XSUAA is a service provided by the SAP Cloud Platform that will bind to the Mendix application as soon as the application is deployed within the SAP Cloud Platform using the deployment features in the Mendix Developer Portal.
Out of the box, the SAP Cloud Platform has the SAP external identify provider (IDP) configured as the default IDP. It is possible to use your own (corporate) IDP as an alternative so that you can automatically give access to all the employees of your organization.
In this diagram, the relationship is shown between groups, roles, and users in relation to the Mendix application and the IDP:
A Mendix application is role-based by default. When deploying a Mendix app to the SAP Cloud Platform using the the deployment features in the Mendix Developer Portal, the SAP Cloud Platform application configuration is automatically created (identified in the yellow section of the diagram above). This configuration reflects the roles that are defined in the Mendix app (identified in the blue section of the diagram).
To assign users from the IDP to these roles generated by the model, the account admin needs to add the mapping between the IDP user groups and the role templates (identified in the orange section of the diagram).

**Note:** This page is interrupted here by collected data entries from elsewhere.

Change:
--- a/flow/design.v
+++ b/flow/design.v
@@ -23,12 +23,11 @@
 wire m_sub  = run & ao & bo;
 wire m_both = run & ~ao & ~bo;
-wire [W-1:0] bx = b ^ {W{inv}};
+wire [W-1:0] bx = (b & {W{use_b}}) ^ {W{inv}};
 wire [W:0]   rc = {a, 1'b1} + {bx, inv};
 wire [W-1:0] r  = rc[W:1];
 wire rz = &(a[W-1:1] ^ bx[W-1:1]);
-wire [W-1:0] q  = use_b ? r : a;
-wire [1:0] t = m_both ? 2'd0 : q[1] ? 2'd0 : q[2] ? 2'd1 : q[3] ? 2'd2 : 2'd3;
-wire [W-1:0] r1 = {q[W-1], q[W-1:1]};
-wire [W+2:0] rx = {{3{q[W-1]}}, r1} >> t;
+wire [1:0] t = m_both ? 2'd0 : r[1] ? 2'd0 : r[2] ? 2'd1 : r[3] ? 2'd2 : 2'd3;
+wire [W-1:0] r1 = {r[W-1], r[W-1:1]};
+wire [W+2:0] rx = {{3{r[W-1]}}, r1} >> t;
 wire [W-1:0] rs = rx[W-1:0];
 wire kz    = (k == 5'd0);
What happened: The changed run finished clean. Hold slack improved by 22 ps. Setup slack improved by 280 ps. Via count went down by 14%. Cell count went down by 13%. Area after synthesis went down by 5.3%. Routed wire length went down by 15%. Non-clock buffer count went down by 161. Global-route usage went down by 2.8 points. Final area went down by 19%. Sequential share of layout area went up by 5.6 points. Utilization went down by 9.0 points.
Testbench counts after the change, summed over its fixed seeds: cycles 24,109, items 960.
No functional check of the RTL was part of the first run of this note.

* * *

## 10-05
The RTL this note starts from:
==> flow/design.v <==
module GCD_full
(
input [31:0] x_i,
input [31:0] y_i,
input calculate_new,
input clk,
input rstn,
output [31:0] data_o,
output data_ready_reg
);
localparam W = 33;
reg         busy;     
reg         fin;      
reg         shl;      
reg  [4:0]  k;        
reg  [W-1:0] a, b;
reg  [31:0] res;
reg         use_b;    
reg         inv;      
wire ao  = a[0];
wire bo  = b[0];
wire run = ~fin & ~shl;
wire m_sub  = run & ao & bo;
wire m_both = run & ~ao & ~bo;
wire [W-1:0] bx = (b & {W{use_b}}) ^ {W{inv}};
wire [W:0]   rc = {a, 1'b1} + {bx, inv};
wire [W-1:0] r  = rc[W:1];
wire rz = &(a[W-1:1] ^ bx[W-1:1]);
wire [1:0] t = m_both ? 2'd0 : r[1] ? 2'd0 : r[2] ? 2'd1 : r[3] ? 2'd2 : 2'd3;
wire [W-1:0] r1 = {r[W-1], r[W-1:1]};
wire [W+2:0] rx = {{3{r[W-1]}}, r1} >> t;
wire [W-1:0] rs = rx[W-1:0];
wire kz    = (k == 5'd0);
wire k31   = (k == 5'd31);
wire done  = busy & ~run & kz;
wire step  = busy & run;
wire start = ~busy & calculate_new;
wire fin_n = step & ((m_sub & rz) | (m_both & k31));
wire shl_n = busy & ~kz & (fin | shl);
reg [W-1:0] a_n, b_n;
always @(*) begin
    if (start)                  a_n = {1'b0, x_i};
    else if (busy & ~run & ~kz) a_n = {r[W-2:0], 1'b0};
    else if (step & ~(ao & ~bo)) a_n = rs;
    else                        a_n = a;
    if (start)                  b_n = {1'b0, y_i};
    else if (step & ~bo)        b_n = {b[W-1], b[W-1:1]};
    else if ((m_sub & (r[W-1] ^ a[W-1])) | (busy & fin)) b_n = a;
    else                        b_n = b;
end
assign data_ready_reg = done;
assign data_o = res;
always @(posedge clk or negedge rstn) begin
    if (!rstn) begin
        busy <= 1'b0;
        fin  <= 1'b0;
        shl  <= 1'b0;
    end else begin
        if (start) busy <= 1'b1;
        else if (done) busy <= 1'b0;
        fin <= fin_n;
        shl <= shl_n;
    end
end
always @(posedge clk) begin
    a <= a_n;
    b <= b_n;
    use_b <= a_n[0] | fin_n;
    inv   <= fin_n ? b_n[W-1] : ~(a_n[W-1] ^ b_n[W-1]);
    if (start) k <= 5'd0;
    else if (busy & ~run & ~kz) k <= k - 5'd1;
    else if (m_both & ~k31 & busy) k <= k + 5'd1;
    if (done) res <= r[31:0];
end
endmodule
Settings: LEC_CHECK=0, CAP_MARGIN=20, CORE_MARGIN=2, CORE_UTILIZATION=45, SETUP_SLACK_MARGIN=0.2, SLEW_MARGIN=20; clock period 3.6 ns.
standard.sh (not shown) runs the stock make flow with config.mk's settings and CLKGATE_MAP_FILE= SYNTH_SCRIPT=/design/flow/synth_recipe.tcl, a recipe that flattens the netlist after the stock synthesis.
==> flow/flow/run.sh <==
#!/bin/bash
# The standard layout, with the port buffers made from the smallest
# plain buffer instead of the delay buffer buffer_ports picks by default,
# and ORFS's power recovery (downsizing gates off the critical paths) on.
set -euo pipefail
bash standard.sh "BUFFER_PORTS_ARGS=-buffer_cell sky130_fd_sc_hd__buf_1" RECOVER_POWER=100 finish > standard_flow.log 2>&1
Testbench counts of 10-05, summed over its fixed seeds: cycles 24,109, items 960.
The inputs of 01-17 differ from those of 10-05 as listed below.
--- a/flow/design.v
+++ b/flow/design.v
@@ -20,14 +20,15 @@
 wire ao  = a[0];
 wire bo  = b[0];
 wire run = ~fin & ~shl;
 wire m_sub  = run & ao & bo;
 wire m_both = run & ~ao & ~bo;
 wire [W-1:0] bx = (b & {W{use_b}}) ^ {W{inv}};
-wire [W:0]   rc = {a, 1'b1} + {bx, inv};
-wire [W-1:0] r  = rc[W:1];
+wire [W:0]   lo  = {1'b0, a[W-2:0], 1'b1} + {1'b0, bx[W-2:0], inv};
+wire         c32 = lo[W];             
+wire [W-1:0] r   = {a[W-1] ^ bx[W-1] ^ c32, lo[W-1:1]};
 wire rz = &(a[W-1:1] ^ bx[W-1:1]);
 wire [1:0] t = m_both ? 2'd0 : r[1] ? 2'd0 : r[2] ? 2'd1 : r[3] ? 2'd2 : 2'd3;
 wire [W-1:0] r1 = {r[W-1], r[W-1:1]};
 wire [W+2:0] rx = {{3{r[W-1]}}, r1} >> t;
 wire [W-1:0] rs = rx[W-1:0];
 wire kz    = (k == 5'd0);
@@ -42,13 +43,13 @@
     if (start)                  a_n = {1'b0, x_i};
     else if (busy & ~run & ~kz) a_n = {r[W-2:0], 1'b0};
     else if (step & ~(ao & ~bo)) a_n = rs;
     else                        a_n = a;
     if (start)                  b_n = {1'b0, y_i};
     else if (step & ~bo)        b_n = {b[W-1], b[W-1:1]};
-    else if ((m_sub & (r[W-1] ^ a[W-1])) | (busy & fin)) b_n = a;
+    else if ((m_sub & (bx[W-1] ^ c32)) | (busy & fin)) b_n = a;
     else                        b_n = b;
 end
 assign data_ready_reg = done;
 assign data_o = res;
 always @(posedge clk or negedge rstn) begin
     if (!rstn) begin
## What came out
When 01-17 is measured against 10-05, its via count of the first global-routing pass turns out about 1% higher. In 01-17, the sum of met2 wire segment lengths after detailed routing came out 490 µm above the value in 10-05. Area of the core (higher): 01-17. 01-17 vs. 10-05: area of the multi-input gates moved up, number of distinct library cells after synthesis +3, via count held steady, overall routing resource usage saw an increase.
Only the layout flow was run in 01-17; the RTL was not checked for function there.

When XSUAA is enabled on the SAP Cloud Platform and the XSUAA Connector for SAP Cloud Platform is part of the Mendix application (for details on this connector, see How to Use the XSUAA Connector for SAP Cloud Platform), an IDP user automatically becomes a Mendix application user. They will be assigned to the roles in the Mendix application based on the scopes they have received from the XSUAA service. The scopes are defined by the mapping between the role templates and the role collections.